If you’re reading this, you may already be aware that it’s a policy of mine to celebrate working with a new organisation by adopting a marine animal on their behalf (in the form of a charity donation). Today, I’m sharing why I have chosen manta rays as one of my chosen species for this adoption programme. Enjoy!
Manta ray fact file
- Common name: Giant manta ray
- Scientific name: Mobula birostris
- Alternate animal name: Majestic sea flap flap
- Conservation status: Endangered
- Diet: Plankton
- Average life span: 50 years
- Reaches sexual reproduction at: 8-10 years
- Pregnancy lasts: around one year
- Largest recorded individual: 9.1m
- Weight: up to 2 tonnes
- Fun fact: These extremely intelligent creatures have the largest brain-to-body ratio of all fish and scientists believe they can recognise themselves in mirrors, which suggests they have self-awareness!
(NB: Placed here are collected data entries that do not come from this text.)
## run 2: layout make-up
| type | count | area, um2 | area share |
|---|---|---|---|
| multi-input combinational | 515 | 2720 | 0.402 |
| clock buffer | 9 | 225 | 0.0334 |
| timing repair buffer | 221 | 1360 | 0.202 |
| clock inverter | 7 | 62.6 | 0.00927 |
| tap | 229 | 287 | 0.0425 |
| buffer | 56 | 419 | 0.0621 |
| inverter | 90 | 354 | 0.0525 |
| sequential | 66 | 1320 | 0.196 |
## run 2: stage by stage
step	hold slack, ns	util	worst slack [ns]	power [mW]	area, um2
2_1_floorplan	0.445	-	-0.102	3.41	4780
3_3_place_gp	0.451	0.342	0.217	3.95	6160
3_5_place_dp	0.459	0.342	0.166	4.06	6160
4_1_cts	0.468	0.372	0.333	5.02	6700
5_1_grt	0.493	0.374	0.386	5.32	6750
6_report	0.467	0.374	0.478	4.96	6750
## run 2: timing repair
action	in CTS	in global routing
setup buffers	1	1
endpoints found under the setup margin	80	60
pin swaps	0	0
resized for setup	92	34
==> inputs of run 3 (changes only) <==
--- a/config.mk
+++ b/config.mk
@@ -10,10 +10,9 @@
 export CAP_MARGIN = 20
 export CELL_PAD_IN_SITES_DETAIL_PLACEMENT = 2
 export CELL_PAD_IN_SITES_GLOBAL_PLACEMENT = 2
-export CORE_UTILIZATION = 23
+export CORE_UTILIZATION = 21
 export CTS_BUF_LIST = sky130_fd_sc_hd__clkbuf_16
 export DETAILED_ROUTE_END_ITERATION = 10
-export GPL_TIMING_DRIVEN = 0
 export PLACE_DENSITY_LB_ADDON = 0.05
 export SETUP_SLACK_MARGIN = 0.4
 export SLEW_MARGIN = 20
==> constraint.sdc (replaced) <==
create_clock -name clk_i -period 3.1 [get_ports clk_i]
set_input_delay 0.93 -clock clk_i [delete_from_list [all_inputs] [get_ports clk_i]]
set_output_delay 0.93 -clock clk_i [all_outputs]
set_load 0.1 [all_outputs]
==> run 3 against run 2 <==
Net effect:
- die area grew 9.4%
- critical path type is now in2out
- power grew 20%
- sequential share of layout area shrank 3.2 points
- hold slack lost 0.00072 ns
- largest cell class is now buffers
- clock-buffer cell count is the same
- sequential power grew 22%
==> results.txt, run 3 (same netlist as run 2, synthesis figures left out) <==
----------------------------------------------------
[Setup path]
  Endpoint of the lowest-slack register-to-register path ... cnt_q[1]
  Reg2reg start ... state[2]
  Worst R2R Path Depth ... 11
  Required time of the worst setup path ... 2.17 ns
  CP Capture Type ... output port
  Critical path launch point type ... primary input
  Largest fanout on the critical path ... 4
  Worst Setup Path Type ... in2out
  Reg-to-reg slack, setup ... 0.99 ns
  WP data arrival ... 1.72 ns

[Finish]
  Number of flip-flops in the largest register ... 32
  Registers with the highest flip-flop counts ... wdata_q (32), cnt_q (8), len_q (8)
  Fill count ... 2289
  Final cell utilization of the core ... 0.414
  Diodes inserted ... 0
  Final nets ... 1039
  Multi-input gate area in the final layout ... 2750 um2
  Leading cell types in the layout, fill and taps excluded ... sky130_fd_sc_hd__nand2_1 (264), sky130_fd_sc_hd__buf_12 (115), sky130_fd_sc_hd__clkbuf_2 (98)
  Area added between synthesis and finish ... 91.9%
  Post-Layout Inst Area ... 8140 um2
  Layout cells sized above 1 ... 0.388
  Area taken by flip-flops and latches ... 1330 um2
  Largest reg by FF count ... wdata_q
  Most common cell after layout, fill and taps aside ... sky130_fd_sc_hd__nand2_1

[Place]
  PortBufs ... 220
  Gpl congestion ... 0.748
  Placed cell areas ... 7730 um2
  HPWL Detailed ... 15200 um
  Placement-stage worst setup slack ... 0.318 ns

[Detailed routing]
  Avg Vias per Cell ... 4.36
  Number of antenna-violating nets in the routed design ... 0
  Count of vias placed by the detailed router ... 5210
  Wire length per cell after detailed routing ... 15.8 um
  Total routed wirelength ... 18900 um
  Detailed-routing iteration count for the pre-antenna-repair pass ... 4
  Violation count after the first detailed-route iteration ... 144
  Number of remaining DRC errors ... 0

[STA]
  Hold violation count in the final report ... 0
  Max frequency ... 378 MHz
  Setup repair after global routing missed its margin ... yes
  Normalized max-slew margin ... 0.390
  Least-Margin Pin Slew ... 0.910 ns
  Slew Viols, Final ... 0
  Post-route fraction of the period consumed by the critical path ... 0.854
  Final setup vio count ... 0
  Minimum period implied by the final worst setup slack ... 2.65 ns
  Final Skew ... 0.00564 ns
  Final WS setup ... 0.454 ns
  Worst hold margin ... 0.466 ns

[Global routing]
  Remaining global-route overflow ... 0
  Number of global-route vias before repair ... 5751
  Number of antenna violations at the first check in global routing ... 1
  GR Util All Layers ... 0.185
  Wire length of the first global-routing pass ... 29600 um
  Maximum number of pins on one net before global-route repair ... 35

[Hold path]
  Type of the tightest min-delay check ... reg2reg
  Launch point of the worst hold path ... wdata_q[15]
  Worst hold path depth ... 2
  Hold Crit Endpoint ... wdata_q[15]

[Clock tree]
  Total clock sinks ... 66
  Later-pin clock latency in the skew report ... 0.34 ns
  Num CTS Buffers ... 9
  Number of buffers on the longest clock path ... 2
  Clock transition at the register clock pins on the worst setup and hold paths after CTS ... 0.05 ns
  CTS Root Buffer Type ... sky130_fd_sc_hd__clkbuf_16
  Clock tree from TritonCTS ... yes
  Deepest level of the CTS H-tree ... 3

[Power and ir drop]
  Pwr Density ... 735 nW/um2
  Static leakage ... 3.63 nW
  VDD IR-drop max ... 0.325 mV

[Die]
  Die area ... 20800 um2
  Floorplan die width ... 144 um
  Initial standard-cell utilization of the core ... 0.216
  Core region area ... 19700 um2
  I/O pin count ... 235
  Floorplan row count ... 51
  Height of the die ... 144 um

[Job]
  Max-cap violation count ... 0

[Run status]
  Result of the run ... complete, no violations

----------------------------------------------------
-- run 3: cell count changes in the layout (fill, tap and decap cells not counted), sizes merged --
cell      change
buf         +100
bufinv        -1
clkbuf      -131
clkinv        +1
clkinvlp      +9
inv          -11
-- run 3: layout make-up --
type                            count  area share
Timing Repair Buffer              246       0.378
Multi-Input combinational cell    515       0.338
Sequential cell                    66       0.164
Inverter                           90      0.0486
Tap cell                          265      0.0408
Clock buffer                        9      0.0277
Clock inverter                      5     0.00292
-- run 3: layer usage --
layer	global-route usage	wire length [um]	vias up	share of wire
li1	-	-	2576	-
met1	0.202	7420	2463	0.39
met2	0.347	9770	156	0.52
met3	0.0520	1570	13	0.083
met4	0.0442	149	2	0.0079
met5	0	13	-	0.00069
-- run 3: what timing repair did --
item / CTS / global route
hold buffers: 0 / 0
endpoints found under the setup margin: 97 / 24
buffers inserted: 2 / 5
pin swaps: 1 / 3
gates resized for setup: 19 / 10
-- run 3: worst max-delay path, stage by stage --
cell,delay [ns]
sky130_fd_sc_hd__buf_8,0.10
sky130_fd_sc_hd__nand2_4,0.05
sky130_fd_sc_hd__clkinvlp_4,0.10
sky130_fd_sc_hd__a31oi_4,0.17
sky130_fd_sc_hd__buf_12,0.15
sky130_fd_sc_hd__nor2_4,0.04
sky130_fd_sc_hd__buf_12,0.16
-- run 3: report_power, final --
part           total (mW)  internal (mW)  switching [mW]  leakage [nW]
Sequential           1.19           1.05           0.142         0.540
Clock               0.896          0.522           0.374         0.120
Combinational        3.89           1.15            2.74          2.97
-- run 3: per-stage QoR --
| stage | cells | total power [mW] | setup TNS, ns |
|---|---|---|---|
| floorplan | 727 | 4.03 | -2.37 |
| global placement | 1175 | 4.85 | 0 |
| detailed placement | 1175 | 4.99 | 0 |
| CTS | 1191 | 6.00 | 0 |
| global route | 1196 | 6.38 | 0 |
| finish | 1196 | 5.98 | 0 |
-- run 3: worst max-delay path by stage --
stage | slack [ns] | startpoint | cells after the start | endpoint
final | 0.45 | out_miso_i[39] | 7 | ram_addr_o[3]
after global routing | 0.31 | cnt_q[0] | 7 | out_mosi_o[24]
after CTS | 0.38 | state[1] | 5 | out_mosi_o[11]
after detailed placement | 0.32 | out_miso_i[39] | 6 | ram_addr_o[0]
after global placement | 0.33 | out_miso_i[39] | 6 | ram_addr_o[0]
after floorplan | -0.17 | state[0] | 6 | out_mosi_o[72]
Why do you love manta rays?
It’s hard to explain how amazing it is to share the water with these incredible creatures.
Marine conservation often has an something of an image-problem (maybe because people think fish are less cute than pandas). When people think of the ocean, they often don’t imagine the animals that live there are being sentient, intelligent or engaging. If any experience could change that, I’d put my money on swimming with manta rays.
I’ve always been fascinated by these enigmatic animals, known fondly by ocean-lovers as ‘majestic sea flap flaps’. A pretty apt description, I would say. When I first started diving over 12 years ago, seeing manta rays in the water was my dream.
I was, seemingly, cursed for a long time. I was lucky enough to go diving in locations all around the world (some places even in manta season). Yet, dive after dive, year after year, I never saw a manta ray. When I first visited Mozambique (known for being home to both reef and giant manta rays) years ago, I was unlucky. Whichever dive boat I went out on, you could bet the other boat would have seen a manta and we would not. The diving was nonetheless amazing but I must admit I was disappointed.
My first manta ray
It wasn’t until 2018, when I was back in Mozambique volunteering with Marine Megafauna Foundation (MMF) that I finally – a decade after certifying as a diver – saw my first majestic sea flap flap. I was out on an ocean safari (snorkelling trip) with Peri Peri Divers when we saw something break the surface of the ocean. And then, all of a sudden, someone shouted “manta, manta!” I don’t think I’ve ever got into the water so quickly!
It was magical to swim alongside this enormous animal and see a glint of curiosity, or perhaps recognition, in its eye. That snorkelling trip, thankfully, broke my curse. Since then, I’ve been incredibly lucky to share the water with both reef and giant mantas while diving and snorkelling. Whether they’re swimming alongside you, barrel rolling above you like an aquatic ballerina or slowly ambling over to check you out, the experience simply doesn’t get old.
Sadly, they are a threatened species (the IUCN Red List of Threatened Species lists reef manta as vulnerable to extinction and giant mantas as endangered). I hope my donations will play a small part in helping to protect these elegant and enigmatic animals.
Which charity will the manta ray adoption support?
Manta ray adoptions will support the Manta Trust. The charity’s mission is to create a sustainable future for the oceans where manta rays thrive in healthy marine ecosystems. Formed in 2011, the Manta Trust is a UK registered charity that co-ordinates global mobulid research and conservation efforts.